### Instructions to follow
If a line below includes the string "cell", copy it.

***

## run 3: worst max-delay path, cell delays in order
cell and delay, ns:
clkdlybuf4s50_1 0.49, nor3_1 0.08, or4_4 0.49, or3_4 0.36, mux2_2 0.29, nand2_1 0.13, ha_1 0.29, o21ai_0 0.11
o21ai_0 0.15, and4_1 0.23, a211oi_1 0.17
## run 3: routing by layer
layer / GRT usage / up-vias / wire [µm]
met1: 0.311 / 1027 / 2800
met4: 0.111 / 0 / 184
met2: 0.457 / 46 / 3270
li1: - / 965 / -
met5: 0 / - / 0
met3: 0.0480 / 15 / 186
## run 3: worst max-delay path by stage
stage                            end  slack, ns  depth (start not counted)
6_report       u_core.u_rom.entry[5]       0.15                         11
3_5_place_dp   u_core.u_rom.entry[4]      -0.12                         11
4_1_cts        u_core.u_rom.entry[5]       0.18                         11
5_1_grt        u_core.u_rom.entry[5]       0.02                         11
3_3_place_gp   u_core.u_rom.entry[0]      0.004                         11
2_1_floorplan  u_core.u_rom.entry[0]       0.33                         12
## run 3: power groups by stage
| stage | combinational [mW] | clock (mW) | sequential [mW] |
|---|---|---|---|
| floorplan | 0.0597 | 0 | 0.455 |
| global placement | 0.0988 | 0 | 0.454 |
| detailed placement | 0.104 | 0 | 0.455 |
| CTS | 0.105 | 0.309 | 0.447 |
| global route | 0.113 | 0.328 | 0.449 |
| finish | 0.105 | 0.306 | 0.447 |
File: src/rtl/icache_arb_pkg.sv
`timescale 1ns/1ps
`default_nettype none
// ============================================================================
// Module      : icache_arb_pkg
// Description : Shared types and constants for the icache data-bank arbiter.
// Revision    : 1.0 - initial release
// ============================================================================
package icache_arb_pkg;

    typedef enum logic [0:0] {
        ST_IDLE   = 1'b0,
        ST_REFILL = 1'b1
    } arb_state_e;

    // Byte-enable bit replicated across the bank word; every access is full-width.
    localparam logic c_be_bit = 1'b1;

endpackage : icache_arb_pkg
`default_nettype wire

File: src/rtl/icache_starve_cnt.sv
`timescale 1ns/1ps
`default_nettype none
// ============================================================================
// Module      : icache_starve_cnt
// Description : Saturating counter of denied fetch cycles with limit-hit flag.
// Revision    : 1.0 - initial release
// ============================================================================
module icache_starve_cnt #(
    parameter int LIMIT = 4
) (
    input  logic clk,
    input  logic rst,
    input  logic inc_i,
    input  logic clr_i,
    output logic hit_o
);
    localparam int CW = $clog2(LIMIT + 1);
    localparam logic [CW-1:0] LIMIT_V = CW'(LIMIT);

    logic [CW-1:0] cnt_q;
    logic [CW-1:0] cnt_d;

    always_comb begin
        cnt_d = cnt_q;
        if (clr_i) begin
            cnt_d = '0;
        end else if (inc_i && (cnt_q != LIMIT_V)) begin
            cnt_d = cnt_q + CW'(1);
        end
    end

    always_ff @(posedge clk) begin
        if (rst) begin
            cnt_q <= '0;
        end else begin
            cnt_q <= cnt_d;
        end
    end

    assign hit_o = (cnt_q == LIMIT_V);

endmodule : icache_starve_cnt
`default_nettype wire

File: src/rtl/icache_data_bank_arb.sv
`timescale 1ns/1ps
`default_nettype none
// ============================================================================
// Module      : icache_data_bank_arb
// Description : Shares one icache data bank between fetch reads and refill writes.
// Revision    : 1.0 - initial release
// ============================================================================
module icache_data_bank_arb
    import icache_arb_pkg::*;
#(
    parameter int ADDR_WIDTH     = 7,
    parameter int DATA_WIDTH     = 128,
    parameter int BEATS_PER_LINE = 4,
    parameter int STARVE_LIMIT   = 4,
    localparam int LINE_W        = ADDR_WIDTH - $clog2(BEATS_PER_LINE)
) (
    input  logic                    clk,
    input  logic                    rst,
    input  logic                    fetch_req_i,
    input  logic [ADDR_WIDTH-1:0]   fetch_addr_i,
    output logic                    fetch_gnt_o,
    output logic                    fetch_rvalid_o,
    output logic [DATA_WIDTH-1:0]   fetch_rdata_o,
    input  logic                    refill_start_i,
    input  logic [LINE_W-1:0]       refill_line_i,
    output logic                    refill_busy_o,
    input  logic                    refill_valid_i,
    input  logic [DATA_WIDTH-1:0]   refill_data_i,
    output logic                    refill_ready_o,
    output logic                    refill_done_o,
    output logic                    bank_req_o,
    output logic                    bank_write_o,
    output logic [ADDR_WIDTH-1:0]   bank_raddr_o,
    output logic [ADDR_WIDTH-1:0]   bank_waddr_o,
    output logic [DATA_WIDTH-1:0]   bank_wdata_o,
    output logic [DATA_WIDTH/8-1:0] bank_be_o,
    input  logic [DATA_WIDTH-1:0]   bank_rdata_i
);
    localparam int OFF_W = $clog2(BEATS_PER_LINE);
    localparam logic [OFF_W-1:0] BEAT_LAST = OFF_W'(BEATS_PER_LINE - 1);

    arb_state_e        state_q, state_d;
    logic [LINE_W-1:0] line_q, line_d;
    logic [OFF_W-1:0]  beat_q, beat_d;
    logic              rvalid_q;
    logic              done_q, done_d;

    logic w_gnt;
    logic w_ready;
    logic w_hs;
    logic w_blocked;
    logic w_force;
    logic w_starve_inc;
    logic w_starve_clr;
    logic w_starve_hit;

    always_comb begin
        state_d      = state_q;
        line_d       = line_q;
        beat_d       = beat_q;
        done_d       = 1'b0;
        w_gnt        = 1'b0;
        w_ready      = 1'b0;
        w_hs         = 1'b0;
        w_blocked    = 1'b0;
        w_force      = 1'b0;
        w_starve_inc = 1'b0;
        w_starve_clr = 1'b0;
        case (state_q)
            ST_IDLE: begin
                w_gnt        = fetch_req_i;
                w_starve_clr = 1'b1;
                if (refill_start_i) begin
                    state_d = ST_REFILL;
                    line_d  = refill_line_i;
                    beat_d  = '0;
                end
            end
            ST_REFILL: begin
                // Fetches into the line being written never get through, starved or not.
                w_blocked    = (fetch_addr_i[ADDR_WIDTH-1:OFF_W] == line_q);
                w_force      = w_starve_hit & fetch_req_i & ~w_blocked;
                w_gnt        = w_force;
                w_ready      = ~w_force;
                w_starve_clr = w_force;
                w_starve_inc = fetch_req_i & ~w_blocked & ~w_gnt;
                w_hs         = w_ready & refill_valid_i;
                if (w_hs) begin
                    beat_d = beat_q + OFF_W'(1);
                    if (beat_q == BEAT_LAST) begin
                        state_d = ST_IDLE;
                        done_d  = 1'b1;
                    end
                end
            end
            default: state_d = ST_IDLE;
        endcase
    end

    always_ff @(posedge clk) begin
        if (rst) begin
            state_q  <= ST_IDLE;
            line_q   <= '0;
            beat_q   <= '0;
            rvalid_q <= 1'b0;
            done_q   <= 1'b0;
        end else begin
            state_q  <= state_d;
            line_q   <= line_d;
            beat_q   <= beat_d;
            rvalid_q <= w_gnt;
            done_q   <= done_d;
        end
    end

    icache_starve_cnt #(
        .LIMIT (STARVE_LIMIT)
    ) u_starve_cnt (
        .clk   (clk),
        .rst   (rst),
        .inc_i (w_starve_inc),
        .clr_i (w_starve_clr),
        .hit_o (w_starve_hit)
    );

    assign fetch_gnt_o    = w_gnt;
    assign fetch_rvalid_o = rvalid_q;
    assign fetch_rdata_o  = bank_rdata_i;
    assign refill_busy_o  = (state_q == ST_REFILL);
    assign refill_ready_o = w_ready;
    assign refill_done_o  = done_q;
    assign bank_req_o     = w_gnt | w_hs;
    assign bank_write_o   = w_hs;
    assign bank_raddr_o   = fetch_addr_i;
    assign bank_waddr_o   = {line_q, beat_q};
    assign bank_wdata_o   = refill_data_i;
    assign bank_be_o      = {(DATA_WIDTH/8){c_be_bit}};

endmodule : icache_data_bank_arb
`default_nettype wire
### src/rtl/pwm_fade_sequencer.sv
// pwm_fade_sequencer: ramps the PWM duty toward a requested target one step at a time,
// only changing duty on PWM period boundaries so the comparator never sees a mid-period edit.
module pwm_fade_sequencer #(
  parameter int WIDTH = 8,
  parameter int INT_W = 4
) (
  input  logic             clk,
  input  logic             rst_n,
  input  logic             ena,
  input  logic             period_tick,
  input  logic             cfg_valid,
  output logic             cfg_ready,
  input  logic [WIDTH-1:0] cfg_target,
  input  logic [WIDTH-1:0] cfg_step,
  input  logic [INT_W-1:0] cfg_interval,
  input  logic             abort,
  output logic [WIDTH-1:0] duty,
  output logic             busy,
  output logic             done
);
  typedef enum logic {IDLE, RAMP} state_t;
  state_t state, state_n;
  logic [WIDTH-1:0] duty_n, tgt, tgt_n, stp, stp_n, nxt;
  logic [INT_W-1:0] intv, intv_n, cnt, cnt_n;
  logic [WIDTH:0] sum, diff;
  logic done_n;
  assign cfg_ready = (state == IDLE) && ena;
  assign busy = (state == RAMP);
  // one extra bit catches carry past full scale and borrow below zero
  assign sum = {1'b0, duty} + {1'b0, stp};
  assign diff = {1'b0, duty} - {1'b0, stp};
  always_comb begin
    nxt = (duty < tgt) ? ((sum > {1'b0, tgt}) ? tgt : sum[WIDTH-1:0])
                       : ((diff[WIDTH] || diff[WIDTH-1:0] < tgt) ? tgt : diff[WIDTH-1:0]);
    state_n = state;
    duty_n = duty;
    tgt_n = tgt;
    stp_n = stp;
    intv_n = intv;
    cnt_n = cnt;
    done_n = 1'b0;
    if (cfg_valid && cfg_ready) begin
      tgt_n = cfg_target;
      stp_n = (cfg_step == '0) ? WIDTH'(1) : cfg_step;
      intv_n = cfg_interval;
      cnt_n = cfg_interval;
      state_n = (cfg_target == duty) ? IDLE : RAMP;
      done_n = (cfg_target == duty);
    end else if (state == RAMP && ena) begin
      if (abort) state_n = IDLE;
      else if (period_tick) begin
        if (cnt == '0) begin
          duty_n = nxt;
          cnt_n = intv;
          if (nxt == tgt) begin
            state_n = IDLE;
            done_n = 1'b1;
          end
        end else cnt_n = cnt - INT_W'(1);
      end
    end
  end
  always_ff @(posedge clk or negedge rst_n) begin
    if (!rst_n) begin
      state <= IDLE;
      duty <= '0;
      tgt <= '0;
      stp <= WIDTH'(1);
      intv <= '0;
      cnt <= '0;
      done <= 1'b0;
    end else begin
      state <= state_n;
      duty <= duty_n;
      tgt <= tgt_n;
      stp <= stp_n;
      intv <= intv_n;
      cnt <= cnt_n;
      done <= done_n;
    end
  end
endmodule
==> src/rtl/gpio_axi_pkg.sv <==
// Shared types, response codes and register offsets for the GPIO AXI write slave.
// Helpers: window decode and byte-strobe merge.
package gpio_axi_pkg;

  typedef enum logic [1:0] {
    ST_IDLE = 2'd0,
    ST_DATA = 2'd1,
    ST_RESP = 2'd2
  } state_e;

  typedef enum logic [1:0] {
    SEL_DATA = 2'd0,
    SEL_DIRM = 2'd1,
    SEL_OEN  = 2'd2,
    SEL_NONE = 2'd3
  } reg_sel_e;

  localparam logic [1:0] RESP_OKAY   = 2'b00;
  localparam logic [1:0] RESP_SLVERR = 2'b10;
  localparam logic [1:0] RESP_DECERR = 2'b11;

  localparam logic [11:0] OFF_DATA = 12'h040;
  localparam logic [11:0] OFF_DIRM = 12'h204;
  localparam logic [11:0] OFF_OEN  = 12'h208;

  // base_page is the 4 KB page number of the register window (address bits 31:12).
  function automatic reg_sel_e decode_sel(input logic [31:0] addr, input logic [19:0] base_page);
    reg_sel_e sel;
    sel = SEL_NONE;
    if (addr[31:12] == base_page) begin
      case (addr[11:0])
        OFF_DATA: sel = SEL_DATA;
        OFF_DIRM: sel = SEL_DIRM;
        OFF_OEN:  sel = SEL_OEN;
        default:  sel = SEL_NONE;
      endcase
    end
    return sel;
  endfunction

  function automatic logic [31:0] strb_merge(input logic [31:0] old_val, input logic [31:0] wdata,
                                             input logic [3:0] wstrb);
    logic [31:0] res;
    res = old_val;
    for (int i = 0; i < 4; i++) begin
      if (wstrb[i]) res[8*i +: 8] = wdata[8*i +: 8];
    end
    return res;
  endfunction

endpackage
[config.mk]
export PLATFORM = sky130hd
export DESIGN_NAME = front_dispatch_router
export DESIGN_NICKNAME = d
export VERILOG_FILES = /design/src/rtl/front_dispatch_router.sv
export SDC_FILE = /design/constraint.sdc
export NUM_CORES = 1
export LEC_CHECK = 0
export CAP_MARGIN = 20
export CORE_MARGIN = 2
export CORE_UTILIZATION = 60
export DETAILED_ROUTE_END_ITERATION = 7
export PLACE_DENSITY = 0.87
export SETUP_SLACK_MARGIN = 0.05
export SYNTH_ARGS = -nofsm -noshare
export SYNTH_HDL_FRONTEND = slang
export SYNTH_SLANG_ARGS = --single-unit
[constraint.sdc]
create_clock -name clk -period 7.4 [get_ports clk]
set_input_delay 1.48 -clock clk [delete_from_list [all_inputs] [get_ports clk]]
set_output_delay 1.48 -clock clk [all_outputs]
set_load 0.05 [all_outputs]
[src/rtl/front_dispatch_router.sv]
// Front-end dispatch: per-EU instruction FIFOs plus round-robin icon holding registers feeding u_backend.
// Optional build macro DISPATCH_PERF_CNT_EN adds saturating stall and EU-full cycle counters.
package front_dispatch_pkg;
    typedef logic [31:0] type_iqueue_entry;
    typedef logic [15:0] type_icon_instr;
endpackage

***

### Solution to the problem
## run 3: worst max-delay path, cell delays in order
cell and delay, ns:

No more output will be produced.